[What you are asked to do] Scan the entries below, and for each line that includes the word "typedef", make a copy.

[Stored items]
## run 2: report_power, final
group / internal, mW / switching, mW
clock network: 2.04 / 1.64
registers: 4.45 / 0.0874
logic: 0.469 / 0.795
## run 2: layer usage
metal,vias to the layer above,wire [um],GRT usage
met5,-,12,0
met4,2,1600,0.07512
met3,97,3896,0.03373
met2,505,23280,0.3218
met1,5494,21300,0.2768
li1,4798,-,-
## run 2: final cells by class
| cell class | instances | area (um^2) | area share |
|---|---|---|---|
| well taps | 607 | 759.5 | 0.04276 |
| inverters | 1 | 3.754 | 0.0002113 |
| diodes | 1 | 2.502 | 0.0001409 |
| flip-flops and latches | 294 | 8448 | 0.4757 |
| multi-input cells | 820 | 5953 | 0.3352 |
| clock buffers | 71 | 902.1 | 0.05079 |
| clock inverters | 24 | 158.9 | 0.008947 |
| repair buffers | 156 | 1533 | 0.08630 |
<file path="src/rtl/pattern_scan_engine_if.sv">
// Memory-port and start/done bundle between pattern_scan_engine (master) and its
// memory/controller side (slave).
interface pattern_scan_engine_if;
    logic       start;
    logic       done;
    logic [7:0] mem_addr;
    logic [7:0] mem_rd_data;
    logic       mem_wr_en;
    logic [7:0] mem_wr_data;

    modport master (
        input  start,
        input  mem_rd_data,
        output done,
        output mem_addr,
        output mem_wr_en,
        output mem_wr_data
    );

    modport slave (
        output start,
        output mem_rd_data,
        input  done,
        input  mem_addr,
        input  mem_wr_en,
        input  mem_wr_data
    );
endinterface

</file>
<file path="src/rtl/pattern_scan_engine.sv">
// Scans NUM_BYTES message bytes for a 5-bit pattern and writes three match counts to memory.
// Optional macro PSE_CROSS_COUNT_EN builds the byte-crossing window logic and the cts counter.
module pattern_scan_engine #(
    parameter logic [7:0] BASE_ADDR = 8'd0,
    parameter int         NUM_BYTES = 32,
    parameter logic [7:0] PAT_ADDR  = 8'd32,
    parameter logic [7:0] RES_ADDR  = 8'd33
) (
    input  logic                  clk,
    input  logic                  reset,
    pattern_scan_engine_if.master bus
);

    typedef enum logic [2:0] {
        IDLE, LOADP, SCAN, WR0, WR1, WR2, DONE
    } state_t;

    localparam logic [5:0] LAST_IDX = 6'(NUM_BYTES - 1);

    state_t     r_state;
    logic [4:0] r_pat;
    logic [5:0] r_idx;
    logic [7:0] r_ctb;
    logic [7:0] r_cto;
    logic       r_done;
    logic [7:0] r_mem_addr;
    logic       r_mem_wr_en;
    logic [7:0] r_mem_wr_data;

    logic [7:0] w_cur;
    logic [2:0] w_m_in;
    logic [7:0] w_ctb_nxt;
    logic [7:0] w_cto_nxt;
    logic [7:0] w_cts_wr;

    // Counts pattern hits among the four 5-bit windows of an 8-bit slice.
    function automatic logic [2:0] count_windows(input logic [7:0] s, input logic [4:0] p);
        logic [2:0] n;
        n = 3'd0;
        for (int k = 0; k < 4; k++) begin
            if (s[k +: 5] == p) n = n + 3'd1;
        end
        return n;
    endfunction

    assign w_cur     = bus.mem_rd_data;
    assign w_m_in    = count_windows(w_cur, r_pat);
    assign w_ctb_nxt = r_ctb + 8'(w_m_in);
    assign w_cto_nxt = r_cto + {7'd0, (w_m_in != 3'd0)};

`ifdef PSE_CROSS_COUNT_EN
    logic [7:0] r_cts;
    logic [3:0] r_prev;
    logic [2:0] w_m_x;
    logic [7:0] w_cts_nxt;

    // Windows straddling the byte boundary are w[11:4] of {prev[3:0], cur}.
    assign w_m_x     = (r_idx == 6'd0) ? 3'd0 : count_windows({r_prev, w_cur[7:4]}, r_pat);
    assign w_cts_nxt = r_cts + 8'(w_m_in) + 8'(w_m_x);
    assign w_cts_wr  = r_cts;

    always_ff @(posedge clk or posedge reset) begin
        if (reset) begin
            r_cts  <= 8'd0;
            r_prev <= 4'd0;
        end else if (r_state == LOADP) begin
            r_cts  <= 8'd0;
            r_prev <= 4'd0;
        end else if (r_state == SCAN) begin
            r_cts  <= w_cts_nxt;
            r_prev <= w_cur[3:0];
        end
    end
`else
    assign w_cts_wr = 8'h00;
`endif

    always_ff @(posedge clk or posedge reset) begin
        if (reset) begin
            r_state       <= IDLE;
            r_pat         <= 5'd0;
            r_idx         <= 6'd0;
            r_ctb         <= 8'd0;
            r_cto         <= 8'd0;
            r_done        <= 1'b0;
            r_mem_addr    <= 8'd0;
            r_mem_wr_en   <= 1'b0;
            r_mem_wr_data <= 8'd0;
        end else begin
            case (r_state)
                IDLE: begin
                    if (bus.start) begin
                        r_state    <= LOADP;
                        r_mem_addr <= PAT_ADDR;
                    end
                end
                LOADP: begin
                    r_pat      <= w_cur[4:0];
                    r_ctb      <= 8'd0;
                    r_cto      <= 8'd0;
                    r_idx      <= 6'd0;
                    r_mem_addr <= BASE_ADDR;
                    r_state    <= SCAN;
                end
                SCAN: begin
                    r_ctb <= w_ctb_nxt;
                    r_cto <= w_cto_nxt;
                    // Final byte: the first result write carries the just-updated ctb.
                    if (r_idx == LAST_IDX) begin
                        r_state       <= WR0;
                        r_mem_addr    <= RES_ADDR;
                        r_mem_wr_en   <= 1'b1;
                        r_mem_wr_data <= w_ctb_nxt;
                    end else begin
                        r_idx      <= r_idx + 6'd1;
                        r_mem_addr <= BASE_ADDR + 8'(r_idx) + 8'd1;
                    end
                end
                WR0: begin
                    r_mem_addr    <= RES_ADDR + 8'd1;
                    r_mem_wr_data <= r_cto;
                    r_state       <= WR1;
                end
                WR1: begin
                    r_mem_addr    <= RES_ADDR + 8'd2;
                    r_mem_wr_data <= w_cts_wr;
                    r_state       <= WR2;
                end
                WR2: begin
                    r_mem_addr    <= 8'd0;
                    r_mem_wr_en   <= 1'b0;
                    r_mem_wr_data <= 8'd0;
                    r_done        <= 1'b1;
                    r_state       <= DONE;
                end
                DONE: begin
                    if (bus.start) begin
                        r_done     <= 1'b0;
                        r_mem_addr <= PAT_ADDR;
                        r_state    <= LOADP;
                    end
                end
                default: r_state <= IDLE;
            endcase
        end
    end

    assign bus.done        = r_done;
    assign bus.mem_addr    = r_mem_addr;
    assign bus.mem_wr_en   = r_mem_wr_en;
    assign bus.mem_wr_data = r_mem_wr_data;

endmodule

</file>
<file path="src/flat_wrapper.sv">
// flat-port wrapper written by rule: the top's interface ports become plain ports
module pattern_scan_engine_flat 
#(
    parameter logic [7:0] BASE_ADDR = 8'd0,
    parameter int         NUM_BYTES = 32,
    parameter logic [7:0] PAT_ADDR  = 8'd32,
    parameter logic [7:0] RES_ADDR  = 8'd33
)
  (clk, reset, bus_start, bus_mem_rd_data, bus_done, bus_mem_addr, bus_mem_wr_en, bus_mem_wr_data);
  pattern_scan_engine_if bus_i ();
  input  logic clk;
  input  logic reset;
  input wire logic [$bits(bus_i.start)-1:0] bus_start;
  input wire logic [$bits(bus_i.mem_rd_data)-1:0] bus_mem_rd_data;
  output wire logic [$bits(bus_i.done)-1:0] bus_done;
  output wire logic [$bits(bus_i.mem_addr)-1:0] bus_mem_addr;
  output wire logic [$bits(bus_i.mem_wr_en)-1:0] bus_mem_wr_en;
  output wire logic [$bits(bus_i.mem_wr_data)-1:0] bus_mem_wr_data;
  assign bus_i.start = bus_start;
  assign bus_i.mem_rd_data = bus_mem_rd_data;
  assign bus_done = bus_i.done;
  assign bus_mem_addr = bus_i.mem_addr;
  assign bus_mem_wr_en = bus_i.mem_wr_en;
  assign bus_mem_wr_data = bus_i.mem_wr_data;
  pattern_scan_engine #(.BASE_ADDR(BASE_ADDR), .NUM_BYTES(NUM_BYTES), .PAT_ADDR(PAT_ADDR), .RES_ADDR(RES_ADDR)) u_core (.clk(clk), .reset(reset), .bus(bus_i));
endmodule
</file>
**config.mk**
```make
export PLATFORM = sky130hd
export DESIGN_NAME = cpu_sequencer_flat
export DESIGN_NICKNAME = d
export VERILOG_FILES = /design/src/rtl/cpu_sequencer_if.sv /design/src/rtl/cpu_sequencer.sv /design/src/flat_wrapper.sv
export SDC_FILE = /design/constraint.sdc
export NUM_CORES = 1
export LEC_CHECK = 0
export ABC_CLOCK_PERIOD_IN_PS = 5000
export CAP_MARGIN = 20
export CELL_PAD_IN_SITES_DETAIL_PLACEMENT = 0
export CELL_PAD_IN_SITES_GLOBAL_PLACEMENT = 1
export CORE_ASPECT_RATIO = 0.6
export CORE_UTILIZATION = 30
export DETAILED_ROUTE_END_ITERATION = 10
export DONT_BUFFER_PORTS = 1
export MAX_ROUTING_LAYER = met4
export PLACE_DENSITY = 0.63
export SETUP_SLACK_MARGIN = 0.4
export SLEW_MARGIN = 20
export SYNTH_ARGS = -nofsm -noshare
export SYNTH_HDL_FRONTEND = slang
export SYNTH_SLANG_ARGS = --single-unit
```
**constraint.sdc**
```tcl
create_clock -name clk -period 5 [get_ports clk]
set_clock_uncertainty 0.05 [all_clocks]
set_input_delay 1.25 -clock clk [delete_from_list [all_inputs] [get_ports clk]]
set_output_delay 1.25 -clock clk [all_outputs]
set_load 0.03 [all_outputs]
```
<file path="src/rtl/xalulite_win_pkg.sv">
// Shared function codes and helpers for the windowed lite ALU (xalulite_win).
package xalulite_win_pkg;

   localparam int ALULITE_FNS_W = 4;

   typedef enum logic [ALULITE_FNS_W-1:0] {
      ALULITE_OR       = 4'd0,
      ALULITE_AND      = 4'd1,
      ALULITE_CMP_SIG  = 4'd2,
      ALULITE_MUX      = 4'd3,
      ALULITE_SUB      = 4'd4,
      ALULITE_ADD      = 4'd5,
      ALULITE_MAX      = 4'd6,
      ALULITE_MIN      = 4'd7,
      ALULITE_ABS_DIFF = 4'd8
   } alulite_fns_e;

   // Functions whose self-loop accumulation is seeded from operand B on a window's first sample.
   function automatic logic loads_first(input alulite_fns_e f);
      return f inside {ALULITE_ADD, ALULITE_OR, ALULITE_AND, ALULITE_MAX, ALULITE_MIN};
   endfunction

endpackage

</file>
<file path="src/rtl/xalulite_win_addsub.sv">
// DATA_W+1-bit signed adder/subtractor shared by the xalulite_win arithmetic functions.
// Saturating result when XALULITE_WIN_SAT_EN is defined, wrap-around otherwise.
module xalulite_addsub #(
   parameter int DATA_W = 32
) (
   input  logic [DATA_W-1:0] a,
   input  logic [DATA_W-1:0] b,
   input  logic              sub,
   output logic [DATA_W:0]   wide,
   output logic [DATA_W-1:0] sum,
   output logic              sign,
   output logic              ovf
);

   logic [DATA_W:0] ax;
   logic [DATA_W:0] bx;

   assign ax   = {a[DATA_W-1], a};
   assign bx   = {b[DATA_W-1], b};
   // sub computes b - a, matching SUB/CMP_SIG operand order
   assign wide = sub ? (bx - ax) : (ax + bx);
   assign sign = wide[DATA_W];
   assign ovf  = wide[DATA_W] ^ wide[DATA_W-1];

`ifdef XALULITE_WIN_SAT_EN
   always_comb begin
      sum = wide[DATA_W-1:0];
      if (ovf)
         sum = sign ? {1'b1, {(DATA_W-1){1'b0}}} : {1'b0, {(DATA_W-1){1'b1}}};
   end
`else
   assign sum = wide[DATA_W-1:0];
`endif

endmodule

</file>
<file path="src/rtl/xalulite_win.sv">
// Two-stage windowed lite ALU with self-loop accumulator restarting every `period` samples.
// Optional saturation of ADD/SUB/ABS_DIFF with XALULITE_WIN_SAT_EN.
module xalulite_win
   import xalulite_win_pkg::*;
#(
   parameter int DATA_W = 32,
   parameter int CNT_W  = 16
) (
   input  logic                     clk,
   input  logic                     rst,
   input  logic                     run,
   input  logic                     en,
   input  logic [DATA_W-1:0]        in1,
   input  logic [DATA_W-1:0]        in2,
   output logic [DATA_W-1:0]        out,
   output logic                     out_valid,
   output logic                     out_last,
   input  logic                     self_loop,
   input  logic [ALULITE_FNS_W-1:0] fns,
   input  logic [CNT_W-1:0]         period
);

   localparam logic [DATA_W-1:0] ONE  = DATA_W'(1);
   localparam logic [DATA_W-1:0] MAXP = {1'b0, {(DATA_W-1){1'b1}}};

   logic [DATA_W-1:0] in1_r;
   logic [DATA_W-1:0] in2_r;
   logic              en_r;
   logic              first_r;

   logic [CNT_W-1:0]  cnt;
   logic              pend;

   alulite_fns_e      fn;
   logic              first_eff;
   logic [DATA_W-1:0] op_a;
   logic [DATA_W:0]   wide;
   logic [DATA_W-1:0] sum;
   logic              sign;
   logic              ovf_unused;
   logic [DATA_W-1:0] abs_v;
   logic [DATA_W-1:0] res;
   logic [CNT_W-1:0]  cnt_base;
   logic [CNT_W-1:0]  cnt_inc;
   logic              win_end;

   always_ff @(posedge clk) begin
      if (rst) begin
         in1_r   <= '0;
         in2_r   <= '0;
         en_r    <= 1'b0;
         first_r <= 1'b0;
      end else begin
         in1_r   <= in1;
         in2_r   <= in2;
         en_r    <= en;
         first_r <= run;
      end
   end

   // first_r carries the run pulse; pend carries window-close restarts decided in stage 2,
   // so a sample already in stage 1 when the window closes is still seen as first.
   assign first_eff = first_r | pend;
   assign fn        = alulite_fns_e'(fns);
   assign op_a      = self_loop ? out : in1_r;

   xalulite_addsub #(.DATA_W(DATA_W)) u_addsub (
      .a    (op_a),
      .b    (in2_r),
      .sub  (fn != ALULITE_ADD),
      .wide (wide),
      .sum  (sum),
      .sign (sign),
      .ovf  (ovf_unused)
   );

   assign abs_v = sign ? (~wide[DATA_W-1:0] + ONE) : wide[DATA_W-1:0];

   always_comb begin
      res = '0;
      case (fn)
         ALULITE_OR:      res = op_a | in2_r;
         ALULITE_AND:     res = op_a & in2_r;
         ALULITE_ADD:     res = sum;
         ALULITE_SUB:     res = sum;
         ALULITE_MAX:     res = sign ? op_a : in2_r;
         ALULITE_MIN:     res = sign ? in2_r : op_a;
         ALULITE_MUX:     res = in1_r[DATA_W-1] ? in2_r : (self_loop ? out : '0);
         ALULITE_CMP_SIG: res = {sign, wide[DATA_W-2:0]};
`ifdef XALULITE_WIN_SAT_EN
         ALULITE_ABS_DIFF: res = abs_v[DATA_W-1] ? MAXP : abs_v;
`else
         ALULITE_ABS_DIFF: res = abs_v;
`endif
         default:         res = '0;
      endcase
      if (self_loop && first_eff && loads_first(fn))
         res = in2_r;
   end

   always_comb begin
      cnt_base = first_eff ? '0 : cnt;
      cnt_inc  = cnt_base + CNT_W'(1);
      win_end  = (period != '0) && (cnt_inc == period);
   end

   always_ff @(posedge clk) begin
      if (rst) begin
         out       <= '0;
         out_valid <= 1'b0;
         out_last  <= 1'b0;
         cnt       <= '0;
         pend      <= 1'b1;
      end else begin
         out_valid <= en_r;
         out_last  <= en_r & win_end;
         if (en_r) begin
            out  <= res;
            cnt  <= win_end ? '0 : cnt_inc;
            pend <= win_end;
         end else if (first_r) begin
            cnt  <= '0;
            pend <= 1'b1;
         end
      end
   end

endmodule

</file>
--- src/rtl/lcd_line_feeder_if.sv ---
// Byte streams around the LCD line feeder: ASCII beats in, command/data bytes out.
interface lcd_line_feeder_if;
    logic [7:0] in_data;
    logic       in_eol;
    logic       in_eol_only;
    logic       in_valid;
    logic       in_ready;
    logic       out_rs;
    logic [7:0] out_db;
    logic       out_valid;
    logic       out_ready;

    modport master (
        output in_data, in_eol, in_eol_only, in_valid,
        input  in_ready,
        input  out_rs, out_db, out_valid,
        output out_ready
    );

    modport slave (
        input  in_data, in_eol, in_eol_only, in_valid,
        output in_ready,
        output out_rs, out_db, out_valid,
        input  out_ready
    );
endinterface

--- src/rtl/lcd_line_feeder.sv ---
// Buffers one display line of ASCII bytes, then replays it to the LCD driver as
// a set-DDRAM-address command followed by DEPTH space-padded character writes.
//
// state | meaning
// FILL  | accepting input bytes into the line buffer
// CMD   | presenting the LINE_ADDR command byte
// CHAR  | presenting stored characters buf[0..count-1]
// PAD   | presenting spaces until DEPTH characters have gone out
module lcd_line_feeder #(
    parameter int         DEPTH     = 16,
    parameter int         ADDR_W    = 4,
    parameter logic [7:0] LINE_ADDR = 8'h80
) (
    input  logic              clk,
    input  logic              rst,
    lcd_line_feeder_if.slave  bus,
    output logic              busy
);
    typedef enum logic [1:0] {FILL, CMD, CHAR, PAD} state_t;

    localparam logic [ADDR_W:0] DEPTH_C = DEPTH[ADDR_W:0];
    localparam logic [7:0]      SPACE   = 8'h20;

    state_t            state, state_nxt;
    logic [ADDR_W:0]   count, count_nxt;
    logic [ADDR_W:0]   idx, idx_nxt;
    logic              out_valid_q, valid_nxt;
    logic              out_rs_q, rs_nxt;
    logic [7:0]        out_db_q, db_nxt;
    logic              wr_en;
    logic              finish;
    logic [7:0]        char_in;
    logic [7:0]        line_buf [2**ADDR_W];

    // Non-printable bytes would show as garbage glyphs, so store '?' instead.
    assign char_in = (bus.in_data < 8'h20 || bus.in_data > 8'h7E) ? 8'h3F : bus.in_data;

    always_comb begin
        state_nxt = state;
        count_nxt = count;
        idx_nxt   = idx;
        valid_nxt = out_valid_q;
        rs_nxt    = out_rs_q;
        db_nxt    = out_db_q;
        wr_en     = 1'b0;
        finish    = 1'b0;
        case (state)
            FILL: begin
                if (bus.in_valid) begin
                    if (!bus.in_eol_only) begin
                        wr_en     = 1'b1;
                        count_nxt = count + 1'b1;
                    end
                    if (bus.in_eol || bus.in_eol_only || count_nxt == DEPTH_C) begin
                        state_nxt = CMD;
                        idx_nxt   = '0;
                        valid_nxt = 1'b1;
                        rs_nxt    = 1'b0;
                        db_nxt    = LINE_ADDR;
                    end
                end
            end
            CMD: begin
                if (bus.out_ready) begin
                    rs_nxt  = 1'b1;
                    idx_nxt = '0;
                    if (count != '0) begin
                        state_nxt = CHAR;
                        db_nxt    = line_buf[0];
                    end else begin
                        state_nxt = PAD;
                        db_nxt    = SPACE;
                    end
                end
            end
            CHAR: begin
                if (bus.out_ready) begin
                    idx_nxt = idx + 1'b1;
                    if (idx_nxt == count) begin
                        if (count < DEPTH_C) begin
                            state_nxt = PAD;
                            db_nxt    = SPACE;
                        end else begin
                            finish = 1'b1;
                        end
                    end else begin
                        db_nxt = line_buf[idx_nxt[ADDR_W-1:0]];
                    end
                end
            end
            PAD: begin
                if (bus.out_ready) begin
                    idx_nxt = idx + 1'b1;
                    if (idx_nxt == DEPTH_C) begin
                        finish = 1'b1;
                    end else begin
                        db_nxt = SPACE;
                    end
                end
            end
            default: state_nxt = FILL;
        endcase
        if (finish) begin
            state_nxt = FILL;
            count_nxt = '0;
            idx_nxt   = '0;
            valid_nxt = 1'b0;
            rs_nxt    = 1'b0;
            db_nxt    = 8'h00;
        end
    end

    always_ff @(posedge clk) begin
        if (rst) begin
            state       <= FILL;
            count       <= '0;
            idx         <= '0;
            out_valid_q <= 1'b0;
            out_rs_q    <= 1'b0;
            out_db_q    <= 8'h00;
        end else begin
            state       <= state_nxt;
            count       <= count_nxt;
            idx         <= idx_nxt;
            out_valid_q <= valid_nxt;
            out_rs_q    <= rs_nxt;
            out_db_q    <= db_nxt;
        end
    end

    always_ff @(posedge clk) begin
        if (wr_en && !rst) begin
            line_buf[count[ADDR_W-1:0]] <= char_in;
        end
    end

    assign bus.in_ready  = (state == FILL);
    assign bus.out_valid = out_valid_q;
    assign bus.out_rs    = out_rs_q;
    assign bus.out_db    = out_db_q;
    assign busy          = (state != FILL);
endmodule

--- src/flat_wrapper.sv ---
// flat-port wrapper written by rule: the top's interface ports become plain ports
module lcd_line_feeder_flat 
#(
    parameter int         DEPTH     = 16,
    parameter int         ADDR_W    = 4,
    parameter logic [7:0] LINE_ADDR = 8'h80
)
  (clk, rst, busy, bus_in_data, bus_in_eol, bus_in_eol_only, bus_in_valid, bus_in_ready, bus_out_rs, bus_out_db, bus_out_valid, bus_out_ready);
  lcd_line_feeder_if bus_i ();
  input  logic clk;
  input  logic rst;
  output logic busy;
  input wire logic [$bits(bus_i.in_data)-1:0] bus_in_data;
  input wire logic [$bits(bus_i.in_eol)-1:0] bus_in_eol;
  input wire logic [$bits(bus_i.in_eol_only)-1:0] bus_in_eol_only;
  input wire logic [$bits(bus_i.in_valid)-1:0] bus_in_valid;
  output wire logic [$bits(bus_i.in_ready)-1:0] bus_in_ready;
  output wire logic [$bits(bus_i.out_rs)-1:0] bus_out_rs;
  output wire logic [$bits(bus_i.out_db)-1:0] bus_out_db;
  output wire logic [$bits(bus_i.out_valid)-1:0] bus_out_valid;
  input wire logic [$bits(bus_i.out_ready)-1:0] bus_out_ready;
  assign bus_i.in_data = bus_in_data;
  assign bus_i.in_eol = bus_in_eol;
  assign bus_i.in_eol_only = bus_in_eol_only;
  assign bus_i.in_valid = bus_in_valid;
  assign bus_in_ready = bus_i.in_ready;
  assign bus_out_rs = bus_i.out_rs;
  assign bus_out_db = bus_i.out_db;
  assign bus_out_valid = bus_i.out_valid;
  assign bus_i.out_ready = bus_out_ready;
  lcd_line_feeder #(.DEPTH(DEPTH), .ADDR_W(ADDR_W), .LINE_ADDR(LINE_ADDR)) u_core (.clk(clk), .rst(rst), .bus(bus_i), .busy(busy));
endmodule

[Answer section]
    typedef enum logic [2:0] {
   typedef enum logic [ALULITE_FNS_W-1:0] {
    typedef enum logic [1:0] {FILL, CMD, CHAR, PAD} state_t;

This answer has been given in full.